This one act could cost you 10 points and as much as a $457 fine.
This one act could cost you 10 points and as much as a $457 fine.

This one thing could cost you 10 demerit points

Residents in NSW and the ACT have been warned to hit the road responsibly this long weekend, with double demerit points kicking in tonight ahead of the first public holiday since COVID-19 restrictions eased.

"I'm really asking that every person that leaves their home to travel around New South Wales, whether to a remote area or here in Sydney, that they make really good choices," Deputy Commissioner Gary Worboys said today.

Traffic and Highway Patrol Commander, Assistant Commissioner Michael Corboy, issued a similar warning to "selfish" and "irresponsible" drivers.

"There is no excuse to get behind the wheel and flagrantly flout the law," Mr Corboy said.

"The road rules have not changed, and we make no apologies for stopping selfish road users whose irresponsible driving put themselves and others at risk.

"The message is clear - if your driving puts you or others at risk, you will be stopped, and you will face the consequences of your actions."

While police will be cracking down on speeding and seatbelt offences, there's one act that could cost you a whopping 10 demerit points.

RELATED: Warning before double demerits kick in

RELATED: Conditions you can expect this long weekend

Drivers caught using their phones behind the wheel could lose 10 demerit points and cop a hefty fine. Picture: AAP Image/Josh Woning
Drivers caught using their phones behind the wheel could lose 10 demerit points and cop a hefty fine. Picture: AAP Image/Josh Woning

Drivers caught using their phones behind the wheel run the risk of not only losing the demerits, but copping a $344 or $457 (if phone use is detected in a school zone) fine, according to the NRMA.

This long weekend also marks only the second time Mobile Phone Detection Cameras will be operational around the state.

Unlike speed or red light cameras, the mobile phone detection cameras use artificial intelligence (AI) to determine whether a driver is distracted by a mobile device.

Police and Emergency Services Minister David Elliott said any dangerous behaviour on roads this weekend will not be tolerated.

"With the easing of restrictions on travel and going out to support restaurants and pubs ahead of the Queen's Birthday long weekend, the community is understandably itching to return to some form of normalcy," Mr Elliott said.

"Irresponsible or reckless behaviour that endangers others will not be tolerated - there's no excuse for not abiding by the road rules. The community has already been through enough already - we've had enough trauma."

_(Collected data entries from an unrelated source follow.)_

--- src/rtl/shake_msg_serializer_if.sv ---
// ---------------------------------------------------------------------------
// shake_msg_serializer_if
//
// Bundles the byte-stream input, the accumulator handshake and the serial
// chunk output of shake_msg_serializer.
//
// Handshake semantics (the one place they are written down):
//   Byte stream: a byte moves from producer to serializer on a rising clk edge
//   where s_valid && s_ready. s_data and s_last are only meaningful while
//   s_valid is high. s_ready is a decode of registered state and never depends
//   combinationally on s_valid. The serializer tolerates s_valid toggling, so
//   a producer may withdraw a byte that has not yet been taken.
//   Accumulator: acc_block_ready is level-sampled while the serializer waits
//   between blocks. Any cycle in which it is high counts as the
//   acknowledgement. Outside that wait it is ignored.
//   Zero-length message: empty_msg is a single-cycle pulse that is only
//   honoured while the serializer is idle.
//
// Signals:
//   s_valid, s_data[7:0], s_last, s_ready : message byte stream
//   empty_msg                             : zero-length message pulse
//   acc_block_ready                       : accumulator finished its block
//   acc_start                             : pulse, a new block begins
//   enable_2bit, serial_out[1:0]          : 2-bit chunk stream, LSB pair first
//   serial_end                            : pulse, no more data in this block
//   final_chunk                           : level, current block is the last
//   msg_done                              : pulse, final block acknowledged
//   busy                                  : serializer not idle
//
// Modports:
//   master : the message producer and accumulator side
//   slave  : the serializer side
// ---------------------------------------------------------------------------
interface shake_msg_serializer_if;
  logic       s_valid;
  logic [7:0] s_data;
  logic       s_last;
  logic       s_ready;
  logic       empty_msg;
  logic       acc_block_ready;
  logic       acc_start;
  logic       enable_2bit;
  logic [1:0] serial_out;
  logic       serial_end;
  logic       final_chunk;
  logic       msg_done;
  logic       busy;

  modport master (
    output s_valid,
    output s_data,
    output s_last,
    output empty_msg,
    output acc_block_ready,
    input  s_ready,
    input  acc_start,
    input  enable_2bit,
    input  serial_out,
    input  serial_end,
    input  final_chunk,
    input  msg_done,
    input  busy
  );

  modport slave (
    input  s_valid,
    input  s_data,
    input  s_last,
    input  empty_msg,
    input  acc_block_ready,
    output s_ready,
    output acc_start,
    output enable_2bit,
    output serial_out,
    output serial_end,
    output final_chunk,
    output msg_done,
    output busy
  );
endinterface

The intrastate travel ban imposed in NSW at the beginning of the coronavirus outbreak was lifted on Monday - meaning you can now take a trip anywhere within the state.

Premier Gladys Berejiklian told reporters this morning that the long weekend is an "opportunity for people to enjoy the best that New South Wales has to offer in a safe way", and urged travellers to plan ahead and allow for extra travel time.

"Whilst we are doing very well - we're probably doing better than we anticipated at this stage of the pandemic - however, we have to be cautious, we have to be vigilant, we have to be safe," Ms Berejiklian said.

"The success will only continue if the good citizens of New South Wales continue to bring themselves forward for testing."